Data Wrangling Intermediate
~15 min read

Reshaping & Transforming Data with Pandas

Data wrangling is the art of turning raw tables into the exact shapes you need for analysis and modeling: long vs wide, aggregated vs detailed, joined and enriched.

Melt & Pivot

Melt converts wide data (many columns) into long format (row per observation), while pivot does the opposite. Many visualization and modeling tasks prefer long format.

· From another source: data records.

This design comes from an exercise in tuning for small area, a short achievable clock period and few clock cycles on the open sky130 flow, not from production work. Where RTL was checked, it was by simulation tests only, not by an equivalence proof against the original. No driver is modelled on the clock port, so clock power and skew are understated where the tree is cut down; a real chip needs a root buffer or a tree. Power figures rest on the tool's default switching activity, not on a simulated workload.

Design conv_input_feeder, start of the top module:
module conv_input_feeder (
    input  logic                          i_clk,
    input  logic                          i_rst,
    input  logic                          i_start,
    input  logic [23:0]                   i_geom,
    output logic                          o_rd_en,
    output logic [15:0]                   o_rd_addr,
    input  logic [63:0]                   i_rd_data,
    output logic [81:0]                   o_feed,
    output logic                          o_busy,
    output logic                          o_done
);
==> module conv_input_feeder, before the edit <==
module conv_input_feeder (
    input  logic                          i_clk,
    input  logic                          i_rst,
    input  logic                          i_start,
    input  logic [23:0]                   i_geom,
    output logic                          o_rd_en,
    output logic [15:0]                   o_rd_addr,
    input  logic [63:0]                   i_rd_data,
    output logic [81:0]                   o_feed,
    output logic                          o_busy,
    output logic                          o_done
);
    logic        busy;
    logic        idle;        
    logic        rd_en;
    logic        done;
    logic        mode_a;      
    logic        mode_b;      
    logic [2:0]  p8;
    logic [7:0]  g_h;         
    logic [7:0]  g_c;         
    logic [15:0] raddr;       
    logic        op_prod;     
    logic        op_run;
    logic        op_neg;
    logic        op_cin;
    logic        gen;         
    logic [7:0]  cw;          
    logic        row0;        
    logic        z2;          
    logic [3:1]  ed;          
    logic [7:6]  ed_hi;
    logic [8:1]  vd;          
    logic [8:0]  en;          
    logic        last;
    logic [31:0] s0, s2;      
    logic [15:0] s1;
    logic        accept;
    logic        e0;
    logic        z2_nx;
    logic        busy_nx;
    logic        mode_a_nx;
    logic        mode_b_nx;
    logic [2:0]  p8_nx;
    logic [2:0]  p8_inc;
    logic        mode_a_go;
    logic        mode_b_go;
    logic [7:0]  cw_dec;
    logic [15:0] add_b;
    logic [16:0] raddr_sum;
    logic [15:0] prod;        
    logic [15:0] prod_add;
    logic [15:0] quarter;
    assign accept    = i_start && idle;
    assign e0        = gen ? (p8 == 3'd7 && cw == 8'd0) : 1'b1;
    assign z2_nx     = (p8 == 3'd6) ? (g_h == 8'd1) : z2;
    assign busy_nx   = accept || (busy && !last);
    assign cw_dec    = cw - 8'd1;
    assign p8_inc    = p8 + 3'd1;
    assign p8_nx     = accept ? 3'd3 : p8_inc;
    assign mode_a_go = mode_a && p8 != 3'd1;
    assign mode_b_go = mode_b ? p8 != 3'd1 : (mode_a && p8 == 3'd1);
    assign mode_a_nx = accept || mode_a_go;
    assign mode_b_nx = !accept && mode_b_go;
    always_ff @(posedge i_clk) begin
        if (i_rst) begin
            busy   <= 1'b0;
            idle   <= 1'b1;
            rd_en  <= 1'b0;
            done   <= 1'b0;
            mode_a <= 1'b0;
            mode_b <= 1'b0;
            gen    <= 1'b0;
            vd     <= '0;
            last   <= 1'b0;
        end else begin
            busy   <= busy_nx;
            idle   <= !busy_nx;
            rd_en  <= accept || busy;
            done   <= last;
            last   <= vd[7] && !vd[6];
            vd     <= {vd[7:1], gen};
            mode_a <= mode_a_nx;
            mode_b <= mode_b_nx;
            if (mode_b && p8 == 3'd7) begin
                gen <= 1'b1;
            end else if (gen && p8 == 3'd7 && cw == 8'd0 && g_h == 8'd1) begin
                gen <= 1'b0;
            end
        end
    end
    always_ff @(posedge i_clk) begin
        p8 <= p8_nx;
        if (idle) begin
            g_h <= i_geom[23:16];
        end else if (gen && p8 == 3'd7 && cw == 8'd0) begin
            g_h <= g_h - 8'd1;
        end
        if (idle) begin
            g_c <= {i_geom[6:0], 1'b0};
        end else if (mode_a) begin
            g_c <= {g_c[6:0], 1'b0};
        end else if (mode_b && !gen) begin
            g_c <= cw_dec;
        end
        if (idle) begin
            cw <= i_geom[15:8];
        end else if (mode_b && p8 == 3'd7) begin
            cw   <= cw_dec;
        end else if (gen && p8 == 3'd7) begin
            cw <= (cw == 8'd0) ? g_c : cw_dec;
        end
        op_prod <= mode_b_go && g_h[p8_inc - 3'd2];
        op_run  <= !mode_a_go && !mode_b_go;
        op_neg  <= p8_inc[0] ^ p8_inc[1];
        op_cin  <= !mode_a_go && !mode_b_go &&
                   (p8_inc == 3'd0 || p8_inc == 3'd1 || p8_inc == 3'd3 ||
                    p8_inc == 3'd4 || p8_inc == 3'd6);
        raddr <= raddr_sum[16:1];
    end
    assign add_b = ({16{op_prod}} & prod)
                 | ({16{op_run}} & ({{8{op_neg}}, g_c ^ {8{op_neg}}}));
    assign raddr_sum = {raddr & {16{!mode_a}}, 1'b1} + {add_b, op_cin};
    assign prod     = s2[15:0];
    assign prod_add = {prod[14:0], 1'b0} + (g_c[7] ? {8'd0, cw} : 16'd0);
    assign o_rd_addr = raddr;
    assign o_rd_en   = rd_en;
    always_ff @(posedge i_clk) begin
        if (mode_b && p8 == 3'd7) begin
            row0 <= 1'b1;
        end else if (gen && p8 == 3'd7 && cw == 8'd0) begin
            row0 <= 1'b0;
        end
        ed    <= {ed[2:1], e0};
        ed_hi <= {ed_hi[6], !en[5]};
        if (p8 == 3'd6) z2 <= (g_h == 8'd1);
        en[0] <= !(e0    || row0);
        en[1] <= !row0;
        en[2] <= !(ed[1] || row0);
        en[3] <= !ed[3];
        en[4] <= 1'b1;
        en[5] <= en[3];
        en[6] <= !(ed_hi[6] || z2_nx);
        en[7] <= !z2_nx;
        en[8] <= !(ed_hi[7] || z2_nx);
    end
    always_comb begin
        case (p8[2:1])
            2'd0:    quarter = i_rd_data[63:48];
            2'd1:    quarter = i_rd_data[15:0];
            2'd2:    quarter = i_rd_data[31:16];
            default: quarter = i_rd_data[47:32];
        endcase
    end
    always_ff @(posedge i_clk) begin
        s1[15:8] <= quarter[15:8];
        s1[7:0]  <= p8[0] ? quarter[7:0] : s1[15:8];
        s0[31:24] <= p8[2] ? i_rd_data[63:56] : i_rd_data[31:24];
        if (p8[1:0] == 2'd0) s0[23:0] <= p8[2] ? i_rd_data[55:32] : i_rd_data[23:0];
        else                 s0[23:0] <= s0[31:8];
        s2[31:24] <= p8[2] ? i_rd_data[31:24] : i_rd_data[63:56];
        if (p8[1:0] == 2'd2) s2[23:16] <= p8[2] ? i_rd_data[23:16] : i_rd_data[55:48];
        else                 s2[23:16] <= s2[31:24];
        if (idle)                  s2[15:0] <= i_geom[7] ? {8'd0, i_geom[15:8]} : 16'd0;
        else if (mode_a)           s2[15:0] <= prod_add;
        else if (mode_b)           s2[15:0] <= {prod[14:0], 1'b0};
        else if (p8[1:0] == 2'd2)  s2[15:0] <= p8[2] ? i_rd_data[15:0] : i_rd_data[47:32];
        else                       s2[15:0] <= s2[23:8];
    end
    logic [71:0] taps;
    always_comb begin
        for (int j = 0; j < 3; j++) begin
            taps[(0+j)*8 +: 8] = s0[7:0] & {8{en[0+j]}};
            taps[(3+j)*8 +: 8] = s1[7:0] & {8{en[3+j]}};
            taps[(6+j)*8 +: 8] = s2[7:0] & {8{en[6+j]}};
        end
    end
    assign o_feed = {vd, gen, taps, last};
    assign o_busy = busy;
    assign o_done = done;
endmodule
Settings: LEC_CHECK=0, CAP_MARGIN=20, CORE_MARGIN=2, CORE_UTILIZATION=40, SLEW_MARGIN=20, BUFFER_PORTS_ARGS=-buffer_cell sky130_fd_sc_hd__buf_2, PRE_CTS_TCL=/design/flow/flow/manual_cts.tcl, MAN_CTS_LEAVES=8, MAN_CTS_MIDS=4, MAN_CTS_LEAF_CELL=sky130_fd_sc_hd__clkbuf_16, MAN_CTS_MID_CELL=sky130_fd_sc_hd__clkbuf_8, MAN_SIZE_OUTPUTS=1; clock period 10.0 ns.
standard.sh (not shown) runs the stock make flow with config.mk's settings and CLKGATE_MAP_FILE= SYNTH_SCRIPT=/design/flow/synth_recipe.tcl, a recipe that flattens the netlist after the stock synthesis.
==> flow/flow/run.sh <==
#!/bin/bash
# The standard layout (standard.sh, unchanged synthesis) with two changes:
#  - the port buffers are buf_2 instead of the delay cells buffer_ports
#    picks by default;
#  - clock tree: manual_cts.tcl replaces TritonCTS's H-tree with a balanced
#    two-level tree (the port drives 4 clkbuf_8, each driving 2 clkbuf_16
#    that drive one eighth of the registers, split by position).
# The tool output goes to standard.log in this folder.
set -euo pipefail
here=$(pwd)
{
  echo 'export BUFFER_PORTS_ARGS = -buffer_cell sky130_fd_sc_hd__buf_2'
  echo "export PRE_CTS_TCL = $here/flow/manual_cts.tcl"
  echo 'export MAN_CTS_LEAVES = 8'
  echo 'export MAN_CTS_MIDS = 4'
  echo 'export MAN_CTS_LEAF_CELL = sky130_fd_sc_hd__clkbuf_16'
  echo 'export MAN_CTS_MID_CELL = sky130_fd_sc_hd__clkbuf_8'
  echo 'export MAN_SIZE_OUTPUTS = 1'
} >> "$FLOW_CONFIG"
bash standard.sh > standard.log 2>&1
Other scripts of this flow, unchanged in this note and not shown: flow/flow/manual_cts.tcl
Then changed:
--- a/flow/design.v
+++ b/flow/design.v
@@ -337,6 +337,8 @@
     logic [2:0]  p8;
     logic [7:0]  g_h;         
     logic [7:0]  g_c;         
+    logic [7:0]  acc;         
+    logic [8:0]  mul_sum;
     logic [15:0] raddr;       
     logic        op_prod;     
     logic        op_run;
@@ -367,7 +369,6 @@
     logic [15:0] add_b;
     logic [16:0] raddr_sum;
     logic [15:0] prod;        
-    logic [15:0] prod_add;
     logic [15:0] quarter;
     assign accept    = i_start && idle;
     assign e0        = gen ? (p8 == 3'd7 && cw == 8'd0) : 1'b1;
@@ -415,11 +416,14 @@
             g_h <= g_h - 8'd1;
         end
         if (idle) begin
-            g_c <= {i_geom[6:0], 1'b0};
+            acc <= i_geom[0] ? {1'b0, i_geom[15:9]} : 8'd0;
+            g_c <= {i_geom[0] & i_geom[8], i_geom[7:1]};
         end else if (mode_a) begin
-            g_c <= {g_c[6:0], 1'b0};
-        end else if (mode_b && !gen) begin
-            g_c <= cw_dec;
+            acc <= mul_sum[8:1];
+            g_c <= {mul_sum[0], g_c[7:1]};
+        end else if (mode_b) begin
+            acc <= {acc[6:0], g_c[7]};
+            g_c <= (p8 == 3'd1) ? cw : {g_c[6:0], 1'b0};
         end
         if (idle) begin
             cw <= i_geom[15:8];
@@ -439,8 +443,8 @@
     assign add_b = ({16{op_prod}} & prod)
                  | ({16{op_run}} & ({{8{op_neg}}, g_c ^ {8{op_neg}}}));
     assign raddr_sum = {raddr & {16{!mode_a}}, 1'b1} + {add_b, op_cin};
-    assign prod     = s2[15:0];
-    assign prod_add = {prod[14:0], 1'b0} + (g_c[7] ? {8'd0, cw} : 16'd0);
+    assign prod     = {acc, g_c};
+    assign mul_sum  = {1'b0, acc} + (g_c[0] ? {1'b0, cw} : 9'd0);
     assign o_rd_addr = raddr;
     assign o_rd_en   = rd_en;
     always_ff @(posedge i_clk) begin
@@ -477,13 +481,8 @@
         if (p8[1:0] == 2'd0) s0[23:0] <= p8[2] ? i_rd_data[55:32] : i_rd_data[23:0];
         else                 s0[23:0] <= s0[31:8];
         s2[31:24] <= p8[2] ? i_rd_data[31:24] : i_rd_data[63:56];
-        if (p8[1:0] == 2'd2) s2[23:16] <= p8[2] ? i_rd_data[23:16] : i_rd_data[55:48];
-        else                 s2[23:16] <= s2[31:24];
-        if (idle)                  s2[15:0] <= i_geom[7] ? {8'd0, i_geom[15:8]} : 16'd0;
-        else if (mode_a)           s2[15:0] <= prod_add;
-        else if (mode_b)           s2[15:0] <= {prod[14:0], 1'b0};
-        else if (p8[1:0] == 2'd2)  s2[15:0] <= p8[2] ? i_rd_data[15:0] : i_rd_data[47:32];
-        else                       s2[15:0] <= s2[23:8];
+        if (p8[1:0] == 2'd2) s2[23:0] <= p8[2] ? i_rd_data[23:0] : i_rd_data[55:32];
+        else                 s2[23:0] <= s2[31:8];
     end
     logic [71:0] taps;
     always_comb begin
Outcome:
- The new run went through all stages and came out clean
- flip-flop and latch count goes up by 8
- die area increases by 1.7%
- wire length came out higher by 1.8%
- power went up by 11%
- combinational power grows by 19%
- area after synthesis grows by 1.8%
- maximum frequency rises by 3.2%
- cell area is higher by 1.9%
- sequential power is higher by about 7%
- first-iteration DRC count drops by 6.0%
- worst setup slack improves by 0.095 ns
- utilization rose by 0.43 points
- register-to-register slack improves by 0.04 ns
Testbench counts after the change, summed over its fixed seeds: cycles 61,088.
No functional check of the RTL was part of the first run of this note. In every run of this note, the design's own scripts or RTL, not TritonCTS, make the clock network.

[what the ideal ports hide]
How much do the figures lean on ideal ports? The routed layouts below were timed once more, with nothing changed but the port constraints. Step 1, drivers: a clkbuf_16 drives i_clk and a buf_2 each remaining input, both assumed. Step 2, shift: input delay + t, output delay - t, t = (earliest + latest rising clock arrival at the registers) / 2. This alone moves slack from input paths to output paths. a / b / c = no drivers / after step 1 / after step 2; a / b = the first two.
run | t (ns) | setup WS [ns] | hold slack, ns | worst register clock-pin slew, ns
the first run | 0.362 | 6.909 / 6.834 / 6.669 | 0.348 / 0.348 / 0.348 | 0.09 / 0.09
the second run | 0.371 | 7.004 / 6.926 / 7.012 | 0.333 / 0.333 / 0.333 | 0.09 / 0.09
After both steps setup and hold are still met in every run listed. The setup slack of the first run, which loses most, moves by -0.075 ns with the drivers and by -0.240 ns with both steps.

Thinking in terms of tidy data, each variable should have its own column and each observation its own row. Melt and pivot are the core operations that let you move between human‑friendly report layouts and machine‑friendly tidy tables without losing information.

import pandas as pd

df = pd.DataFrame({
    "country": ["US", "US", "IN", "IN"],
    "year": [2023, 2024, 2023, 2024],
    "sales_a": [10, 12, 8, 9],
    "sales_b": [5, 7, 4, 6]
})

long = df.melt(
    id_vars=["country", "year"],
    value_vars=["sales_a", "sales_b"],
    var_name="product",
    value_name="sales"
)

wide = long.pivot(
    index=["country", "year"],
    columns="product",
    values="sales"
).reset_index()

Merging Multiple Tables

pd.merge implements SQL‑style joins (inner, left, right, outer). It is essential when combining fact tables with dimension tables like users, products or time.

users = pd.DataFrame({
    "user_id": [1, 2, 3],
    "country": ["US", "IN", "US"]
})

orders = pd.DataFrame({
    "order_id": [101, 102, 103],
    "user_id": [1, 1, 3],
    "amount": [50, 30, 80]
})

joined = pd.merge(
    orders,
    users,
    on="user_id",
    how="left"
)

print(joined)